PARKER took Kennedy’s visit seriously. He directed Hamilton and Lt. Joseph Stephens, who headed the department’s labor squad, to take the afternoon to meet with the Senate investigators. The men hit it off immediately. Kennedy and Bellino were impressed—and alarmed—by the material the LAPD had amassed. One example of the kinds of “strong arm” tactics employed by the mob in Southern California made a particularly vivid impression on Kennedy. It concerned a union organizer who’d gone to San Diego in defiance of warnings from the local mob. Soon after arriving, the man had been assaulted. According to Kennedy’s later recounting of the story, he woke up the next day “covered in blood” and with “terrible pains in his stomach.” With difficulty, he made it back to a hospital in Los Angeles, where doctors performed emergency surgery and, according to Kennedy, “removed from his backside a large cucumber.” The man was later warned that if he ever returned to San Diego, he’d come back with a watermelon.
Urban myth or actual event? It didn’t matter. Kennedy believed it had happened. It steeled his resolve to act.

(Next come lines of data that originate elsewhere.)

--- config.mk ---
export PLATFORM = sky130hd
export DESIGN_NAME = indexed_pixel_palette_expander
export DESIGN_NICKNAME = d
export VERILOG_FILES = /design/src/hdl/ipx_pkg.sv /design/src/hdl/ipx_ram.sv /design/src/hdl/ipx_front.sv /design/src/hdl/ipx_fifo.sv /design/src/hdl/ipx_back.sv /design/src/hdl/indexed_pixel_palette_expander.sv
export SDC_FILE = /design/constraint.sdc
export NUM_CORES = 2
export LEC_CHECK = 0
export ABC_CLOCK_PERIOD_IN_PS = 4900
export BUFFER_PORTS_ARGS = -buffer_cell sky130_fd_sc_hd__buf_2
export CAP_MARGIN = 20
export CORE_ASPECT_RATIO = 0.75
export CORE_MARGIN = 8
export CORE_UTILIZATION = 30
export DETAILED_ROUTE_END_ITERATION = 16
export PLACE_DENSITY = 0.42
export SLEW_MARGIN = 10
export SYNTH_ARGS = -nofsm -noshare
export SYNTH_HDL_FRONTEND = slang
export SYNTH_HIERARCHICAL = 1
export SYNTH_MEMORY_MAX_BITS = 65536
export SYNTH_SLANG_ARGS = --single-unit
--- constraint.sdc ---
create_clock -name clk -period 4.9 [get_ports clk]
set_input_delay 0.245 -clock clk [delete_from_list [all_inputs] [get_ports clk]]
set_output_delay 0.245 -clock clk [all_outputs]
set_load 0.02 [all_outputs]
--- src/hdl/ipx_pkg.sv ---
// ----------------------------------------------------------------------------
// ipx_pkg
// Shared constants and types of the indexed pixel palette expander.
// ----------------------------------------------------------------------------
package ipx_pkg;

	localparam int PALETTE_ENTRIES = 256;
	localparam int IDX_W           = $clog2(PALETTE_ENTRIES);
	localparam int COUNT_W         = 9;

	localparam int QDEPTH  = 4;
	localparam int QPTR_W  = $clog2(QDEPTH);
	localparam int QCNT_W  = $clog2(QDEPTH + 1);

	localparam logic KIND_WRITE = 1'b0;
	localparam logic KIND_PIXEL = 1'b1;

	localparam logic [1:0] REG_KEY_ENABLE    = 2'd0;
	localparam logic [1:0] REG_KEY_COLOR     = 2'd1;
	localparam logic [1:0] REG_PALETTE_COUNT = 2'd2;

	localparam logic        KEY_ENABLE_RST    = 1'b1;
	localparam logic [15:0] KEY_COLOR_RST     = 16'hF81F;
	localparam logic [8:0]  PALETTE_COUNT_RST = 9'd256;

	typedef struct packed {
		logic [15:0] color;
		logic        eoi;
	} pix_t;

	typedef struct packed {
		logic        key_enable;
		logic [15:0] key_color;
		logic [8:0]  palette_count;
	} cfg_t;

endpackage

--- src/hdl/ipx_ram.sv ---
// ----------------------------------------------------------------------------
// ipx_ram
// Generic single-port RAM, one write or one read per cycle, registered read.
// ----------------------------------------------------------------------------
module ipx_ram #(
	parameter int WIDTH = 16,
	parameter int DEPTH = 256
) (
	input  logic                     clk,
	input  logic                     we,
	input  logic                     re,
	input  logic [$clog2(DEPTH)-1:0] addr,
	input  logic [WIDTH-1:0]         wdata,
	output logic [WIDTH-1:0]         rdata
);

	logic [WIDTH-1:0] mem_q [DEPTH];

	always_ff @(posedge clk) begin
		if (we) begin
			mem_q[addr] <= wdata;
		end
		if (re) begin
			rdata <= mem_q[addr];
		end
	end

endmodule

--- src/hdl/ipx_front.sv ---
// ----------------------------------------------------------------------------
// ipx_front
// Accepts items, stores palette writes, looks up pixel indexes.
// ----------------------------------------------------------------------------
module ipx_front import ipx_pkg::*; (
	input  logic              clk,
	input  logic              arst_n,
	input  logic              push,
	output logic              full,
	input  logic              kind,
	input  logic [7:0]        entry_index,
	input  logic [15:0]       color565,
	input  logic              end_of_image,
	input  cfg_t              cfg,
	input  logic [QCNT_W-1:0] q_count,
	output logic              q_push,
	output pix_t              q_data
);

	logic              accept;
	logic              in_cap;
	logic [8:0]        count_eff;
	logic              in_range;
	logic              ram_we;
	logic              ram_re;
	logic [15:0]       ram_rdata;
	logic              valid_s1;
	logic              in_range_s1;
	logic              eoi_s1;
	logic [QCNT_W:0]   load;

	assign load   = {1'b0, q_count} + {{QCNT_W{1'b0}}, valid_s1};
	assign full   = (load >= (QCNT_W + 1)'(QDEPTH));
	assign accept = push && !full;

	assign in_cap    = ({1'b0, entry_index} < 9'(PALETTE_ENTRIES));
	assign count_eff = (cfg.palette_count > 9'(PALETTE_ENTRIES)) ?
		9'(PALETTE_ENTRIES) : cfg.palette_count;
	assign in_range  = ({1'b0, entry_index} < count_eff) && in_cap;

	assign ram_we = accept && (kind == KIND_WRITE) && in_cap;
	assign ram_re = accept && (kind == KIND_PIXEL);

	ipx_ram #(
		.WIDTH(16),
		.DEPTH(PALETTE_ENTRIES)
	) u_ram (
		.clk   (clk),
		.we    (ram_we),
		.re    (ram_re),
		.addr  (entry_index[IDX_W-1:0]),
		.wdata (color565),
		.rdata (ram_rdata)
	);

	always_ff @(posedge clk or negedge arst_n) begin
		if (!arst_n) begin
			valid_s1 <= 1'b0;
		end else begin
			valid_s1 <= ram_re;
		end
	end

	always_ff @(posedge clk) begin
		if (ram_re) begin
			in_range_s1 <= in_range;
			eoi_s1      <= end_of_image;
		end
	end

	assign q_push       = valid_s1;
	assign q_data.color = in_range_s1 ? ram_rdata : cfg.key_color;
	assign q_data.eoi   = eoi_s1;

endmodule

--- src/hdl/ipx_fifo.sv ---
// ----------------------------------------------------------------------------
// ipx_fifo
// Short queue of looked-up pixels between front and back.
// ----------------------------------------------------------------------------
module ipx_fifo import ipx_pkg::*; (
	input  logic              clk,
	input  logic              arst_n,
	input  logic              push,
	input  pix_t              wdata,
	input  logic              pop,
	output pix_t              rdata,
	output logic              not_empty,
	output logic [QCNT_W-1:0] count
);

	pix_t              slot_q [QDEPTH];
	logic [QPTR_W-1:0] wptr_q;
	logic [QPTR_W-1:0] rptr_q;
	logic [QCNT_W-1:0] count_q;
	logic              do_pop;

	assign do_pop    = pop && (count_q != '0);
	assign not_empty = (count_q != '0);
	assign rdata     = slot_q[rptr_q];
	assign count     = count_q;

	always_ff @(posedge clk or negedge arst_n) begin
		if (!arst_n) begin
			wptr_q  <= '0;
			rptr_q  <= '0;
			count_q <= '0;
		end else begin
			if (push) begin
				wptr_q <= wptr_q + QPTR_W'(1);
			end
			if (do_pop) begin
				rptr_q <= rptr_q + QPTR_W'(1);
			end
			if (push && !do_pop) begin
				count_q <= count_q + QCNT_W'(1);
			end else if (!push && do_pop) begin
				count_q <= count_q - QCNT_W'(1);
			end
		end
	end

	always_ff @(posedge clk) begin
		if (push) begin
			slot_q[wptr_q] <= wdata;
		end
	end

endmodule

--- src/hdl/ipx_back.sv ---
// ----------------------------------------------------------------------------
// ipx_back
// Expands RGB565 to RGBA8, applies the color key, holds the result register.
// ----------------------------------------------------------------------------
module ipx_back import ipx_pkg::*; (
	input  logic        clk,
	input  logic        arst_n,
	input  cfg_t        cfg,
	input  pix_t        q_data,
	input  logic        q_not_empty,
	output logic        q_pop,
	input  logic        pop,
	output logic        empty,
	output logic [7:0]  red,
	output logic [7:0]  green,
	output logic [7:0]  blue,
	output logic [7:0]  alpha,
	output logic        last_pixel
);

	logic       out_valid_q;
	logic       load;
	logic       keyed;
	logic [4:0] r5;
	logic [5:0] g6;
	logic [4:0] b5;

	assign empty = !out_valid_q;
	assign load  = q_not_empty && (!out_valid_q || pop);
	assign q_pop = load;

	assign r5    = q_data.color[15:11];
	assign g6    = q_data.color[10:5];
	assign b5    = q_data.color[4:0];
	assign keyed = cfg.key_enable && (q_data.color == cfg.key_color);

	always_ff @(posedge clk or negedge arst_n) begin
		if (!arst_n) begin
			out_valid_q <= 1'b0;
		end else if (load) begin
			out_valid_q <= 1'b1;
		end else if (pop) begin
			out_valid_q <= 1'b0;
		end
	end

	always_ff @(posedge clk) begin
		if (load) begin
			last_pixel <= q_data.eoi;
			if (keyed) begin
				red   <= 8'd0;
				green <= 8'd0;
				blue  <= 8'd0;
				alpha <= 8'd0;
			end else begin
				red   <= {r5, r5[4:2]};
				green <= {g6, g6[5:4]};
				blue  <= {b5, b5[4:2]};
				alpha <= 8'hFF;
			end
		end
	end

endmodule

--- src/hdl/indexed_pixel_palette_expander.sv ---
// ----------------------------------------------------------------------------
// indexed_pixel_palette_expander
// Palette lookup of 8-bit pixel indexes into RGBA8 through an RGB565 palette.
// ----------------------------------------------------------------------------
// Takes one item per clock while full is low, palette writes and pixels
// alike: each item makes one access to the single-port palette RAM. A
// pixel's result passes the RAM read register, the queue and then the
// result register before it reaches the result ports; palette writes give
// no result. A four-entry queue between the lookup and the expander lets
// either side stall. Entries below the palette count must be written before
// pixels read them. Configuration must be written only while the block is
// idle, which the block does not enforce: index 0 key_enable (reset 1),
// index 1 key_color (reset 0xF81F), index 2 palette_count (reset 256).
module indexed_pixel_palette_expander import ipx_pkg::*; (
	input  logic        clk,
	input  logic        arst_n,
	input  logic        push,
	output logic        full,
	input  logic        kind,
	input  logic [7:0]  entry_index,
	input  logic [15:0] color565,
	input  logic        end_of_image,
	output logic        empty,
	input  logic        pop,
	output logic [7:0]  red,
	output logic [7:0]  green,
	output logic [7:0]  blue,
	output logic [7:0]  alpha,
	output logic        last_pixel,
	input  logic        cfg_write,
	input  logic [1:0]  cfg_index,
	input  logic [15:0] cfg_data
);

	cfg_t              cfg_q;
	logic [QCNT_W-1:0] q_count;
	logic              q_push;
	pix_t              q_wdata;
	pix_t              q_rdata;
	logic              q_pop;
	logic              q_not_empty;

	always_ff @(posedge clk or negedge arst_n) begin
		if (!arst_n) begin
			cfg_q.key_enable    <= KEY_ENABLE_RST;
			cfg_q.key_color     <= KEY_COLOR_RST;
			cfg_q.palette_count <= PALETTE_COUNT_RST;
		end else if (cfg_write) begin
			case (cfg_index)
				REG_KEY_ENABLE:    cfg_q.key_enable    <= cfg_data[0];
				REG_KEY_COLOR:     cfg_q.key_color     <= cfg_data;
				REG_PALETTE_COUNT: cfg_q.palette_count <= cfg_data[8:0];
				default: ;
			endcase
		end
	end

	ipx_front u_front (
		.clk          (clk),
		.arst_n       (arst_n),
		.push         (push),
		.full         (full),
		.kind         (kind),
		.entry_index  (entry_index),
		.color565     (color565),
		.end_of_image (end_of_image),
		.cfg          (cfg_q),
		.q_count      (q_count),
		.q_push       (q_push),
		.q_data       (q_wdata)
	);

	ipx_fifo u_fifo (
		.clk       (clk),
		.arst_n    (arst_n),
		.push      (q_push),
		.wdata     (q_wdata),
		.pop       (q_pop),
		.rdata     (q_rdata),
		.not_empty (q_not_empty),
		.count     (q_count)
	);

	ipx_back u_back (
		.clk         (clk),
		.arst_n      (arst_n),
		.cfg         (cfg_q),
		.q_data      (q_rdata),
		.q_not_empty (q_not_empty),
		.q_pop       (q_pop),
		.pop         (pop),
		.empty       (empty),
		.red         (red),
		.green       (green),
		.blue        (blue),
		.alpha       (alpha),
		.last_pixel  (last_pixel)
	);

endmodule
==> summary.md <==
| Metric | Value |
|---|---|
| Int Pwr | approximately 60 mW |
| Clock-pin transition on the worst setup and hold timing paths | 60 ps |
| Worst min-delay path category | in2reg |
| Critical Path RT | about 5500 ps |
| Synth top area share | between 70% and 80% |
| RSZ-0062 raised after global routing | false |
| Distinct cells, synth | 44 |
| Net Sw Frac | between 20 and 25% |
| Util after Layout | between 30% and 40% |
| Initial DRC count | between 8000 and 9000 |
| Largest net degree at the start of global routing | 150 |
| Peak supply drop | 0.000287 V |
| Num CTS Buffers | roughly 420 |
| Fin nets | 7843 |
| Final cell count without fillers | around 15000 |
| Synthesized area per cell | roughly 23 sq um |
| Vias in the first global route | roughly 79000 |
| CP startpoint | u_front/q_push |
| Reg2Reg Setup Slack | between 1000 and 1500 ps |
| Drt via density | 5.14 |
| Pre-Repair DR Iteration Count | 5 |
| Worst Reg-to-Reg Cells | 8 |
| Detail Placement HPWL | between 200000 and 300000 microns |
| Setup CP Type | reg2reg |
| Via count | around 79000 |
| Placed instance count | around 14000 |
| H-tree levels | 5 |
| EDFF count, synth | 4200 |
| Syn_nets | 7100 |
| Hold Vio Cnt, Final | 0 |
| Resized cells post-CTS | 0 |
| CTS tree | yes |
| Dominant synthesized flop cell | edfxtp_1 |
| Detail Route Antenna Nets | 0 |
| GRT overflow | 0 |
| Gp weighted congestion | roughly 0.76 |
| Die ar. | approximately 560000 sq um |
| Power Total | 77.1 mW |
| Clock skew | between 50 and 60 ps |
| CP cell instances | a31oi_1 -> nand2_1 -> nor2_2 -> buf_4 -> nand3_2 -> buf_4 -> nor2_2 -> buf_4 |
| Sw Pwr | about 17 mW |
| Core area | 536000 sq um |
| #FFs+latches synth | 4235 |
| DRC viols | 0 |
| Synth-to-layout area growth | 17.5% |
| Leak | 58.0 nW |
| Status | finished, final reports clean |
| Sequential fraction of the synthesis area | between 70% and 80% |
| First-pass GRT wire length | 675000 microns |
| Ys async rst share | 0.826% |
| Seq pwr share | between 50 and 60% |
| MaxCap Viol Count | 0 |
| Minimum clock period | approximately 3800 ps |
| Grt peak-use layer | met2 |
| Initial antenna violation count | between 40 and 50 |
| Grt met2 use | 26.1% |
| Gate Count Post-Synth | 7038 |
| Pwr dens | between 400 and 500 nW/um^2 |
| Top post-synthesis cells by area | edfxtp_1 78%, mux4_2 14%, a22oi_1 2.4% |
| Final Setup Violations | 0 |
| Crit path DAT | 4410 ps |
| Worst-margin pin slew | roughly 1200 ps |
| Met1 Track Usage GR | roughly a quarter |
| Post-synth top area cell | edfxtp_1 |
| Grt met3 use | slightly below 3% |
| Max Freq | 0.264 GHz |
| CP endpoint kind | flip-flop |
| Clock sink total | around 4200 |
| Comb pwr share | roughly 6.2% |
| Share of layout cells above drive strength 1 | 31.5% |
| Setup TNS | 0 ps |
| Detailed Route WL | a little under 500000 microns |
| R2r startpoint | u_front/q_push |
| Root buffer cell | clkbuf_16 |
| Yosys warning count | 6 |
| Critical path's slowest cell | nand3_2 |
| Clock power frac | 41.4% |
| Crit share post-route | between 70 and 80% |
| Hold WS | between 100 and 150 ps |
| Crit path capture | u_front/u_ram/mem_q[244][6] |
| Number of port buffers | between 80 and 90 |
| Crit-path max cell delay | between 600 and 700 ps |
| Global Route Usage Sum | between 10% and 20% |
| Average wire per standard cell | between 30 and 40 microns |
| FP Rows | 233 |
| Worst r2r dst | u_front/u_ram/mem_q[244][6] |
| Clock Tree Buf Depth | 4 |
| Clk Latency, worst-skew pair | around 1000 ps |
| Die Wd | ~860 microns |
| Max_slew headroom | about 16% |
| Starting Density | around 30% |
| Area of the mapped netlist | roughly 160000 sq um |
| Pins over their slew limit | 0 |
| Startpoint types | flip-flop |
| Die height | 651 microns |
| Top fanout value on the critical path | 16 |
| Crit path top cell by count | buf_4 |
| Hold path start | entry_index[7] |
| I/O pin count | 84 |
==> timing repair <==
item                       4_1_cts  5_1_grt
buffers inserted                 0        0
hold endpoints to repair      1527        0
setup endpoints to repair        0        0
hold buffers                    77        0
==> routing by layer <==
metal / vias up / wire (microns)
met1: 43908 / 227000
met4: 6 / 9160
met5: - / 46
met2: 2503 / 222000
met3: 517 / 31500
li1: 31818 / -
==> synth_stat cells, types with 2 or more instances <==
cell type / instances
a211oi_1: 2
a21boi_0: 16
a21oi_1: 257
a22oi_1: 512
and2_1: 9
buf_1: 54
buf_12: 2
buf_2: 78
buf_4: 32
buf_6: 29
clkbuf_1: 251
dfrtp_1: 23
dfstp_2: 12
edfxtp_1: 4200
ha_1: 12
inv_1: 6
mux2_2: 23
mux2_4: 20
mux4_1: 9
mux4_2: 1032
nand2_1: 33
nand2b_1: 15
nand3_1: 15
nand4_1: 20
nor2_1: 234
nor2b_1: 7
nor3_1: 30
nor3b_1: 2
o21ai_0: 3
o41ai_1: 64
or2_2: 2
or3_1: 2
xnor2_1: 19
xor2_1: 3
==> stage by stage <==
stage                     instance area, sq um  setup slack (ps)
after CTS                               189000               984
final                                   189000              1110
after detailed placement                175000               546
after floorplan                         161000              1710
after global routing                    189000               943
after global placement                  175000               420
==> cells by family after synthesis <==
group	count (synthesis)	share of synthesized area (%)
DFF	4235	78.8
muxes	1084	14.9
AOI/OAI and AO/OA	858	3.64
buffers and inverters	452	1.34
and+or+nand+nor	374	1.03
xor gates and xnor gates	22	0.120
adders and majority gates	13	0.106
==> critical path, delay by kind of cell (launching register included) <==
| kind | cells | cell delay (ps) |
|---|---|---|
| buf+inv | 3 | 1210 |
| compound gates | 1 | 380 |
| flops | 1 | 470 |
| simple gates | 4 | 1270 |
==> layout make-up <==
cell class | count | area (sq um)
tap | 7167 | 8970
antenna | 30 | 75.1
multi-input combinational | 2351 | 32900
sequential | 4235 | 127000
inverter | 6 | 22.5
timing repair buffer | 768 | 7090
clock inverter | 243 | 2320
clock buffer | 527 | 11000
fill | 49472 | 346000
==> registers in the layout, indices dropped and copies added, names as in the netlist, 2 cells and up <==
register and count:
u_back/green 6, u_fifo/rptr_q 2, u_fifo/wptr_q 2, u_front/u_ram/mem_q 4096, u_back/red 5, u_back/blue 5, u_fifo/count 3, cfg_q 26
u_fifo/slot_q 68, u_front/u_ram/rdata 16
==> worst min-delay path by stage <==
stage / endpoint / slack [ps] / cells after the start
floorplan: cfg_q[0] / -50 / 0
global placement: cfg_q[0] / 410 / 1
detailed placement: cfg_q[0] / 420 / 1
CTS: u_front/u_ram/rdata[7] / 20 / 4
global route: u_front/u_ram/rdata[7] / 40 / 4
finish: u_front/u_ram/rdata[7] / 100 / 4
==> power by group through the flow <==
| stage | logic, mW | clock network (mW) | registers, mW |
|---|---|---|---|
| after floorplan | 2.41 | 0 | 41.1 |
| after global placement | 4.73 | 0 | 41.1 |
| after detailed placement | 4.79 | 0 | 41.1 |
| after CTS | 4.89 | 32.7 | 40.4 |
| after global routing | 5.10 | 34.0 | 40.3 |
| final | 4.80 | 32.0 | 40.3 |
==> cell usage in the layout (no fill, tap or decap), drive strengths merged, types with 18 or more instances in the layout <==
cell type and n:
a21oi 257, a22oi 512, buf 693, bufinv 39
clkbuf 527, clkinv 185, dfrtp 23, diode 30
dlygate4sd3 75, edfxtp 4200, inv 18, mux2 43
mux4 1041, nand2 33, nand4 20, nor2 234
nor3 30, o41ai 64, xnor2 19
(Power assumes the default switching activity.)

At the end of the afternoon, Hamilton walked Kennedy out to the parking lot behind “the glass house” (as the new police administration building was called). It had been a productive day. The LAPD’s wealth of information about corruption in the Teamsters reinforced Kennedy’s belief that he was on to something big. So did subsequent meetings arranged by Hamilton and Stephens, which put Kennedy and Bellino in direct contact with a variety of employers, union leaders, employees, and confidential informants. Kennedy and Bellino heard from dissident members of the longshoremen’s union, who complained of the leadership’s radicalism and “red” sympathies. They heard from union organizers (again in San Diego) who’d been beaten up by goons after attempting to organize retail clerks and about a Los Angeles plumbers and steamfitters local that was resisting mob attempts to muscle in on building contracts. More to the point, they heard about how local Teamsters were colluding with selected employers—employers with strong mob ties—to corner the garbage removal market in Los Angeles. Hamilton concluded by suggesting that Kennedy and Bellino take their fact-finding mission to Portland, Oregon, where crusading journalists had uncovered a wealth of incriminating evidence about corruption in the Teamsters local.
Hamilton and Kennedy met as strangers but ended the day as friends. Henceforth, the LAPD intelligence division would be an important (if largely unheralded) source of intelligence to Robert Kennedy. Kennedy’s relationship with Chief Parker was different. The two men would never be friends in the way that Hamilton and Kennedy were; their personal styles were too different. But ideologically, the two men were largely in sync. In addition to sharing a faith (Roman Catholicism) and a creed (anti-communism), the two men shared a worldview: Both saw the underworld as the enemy within.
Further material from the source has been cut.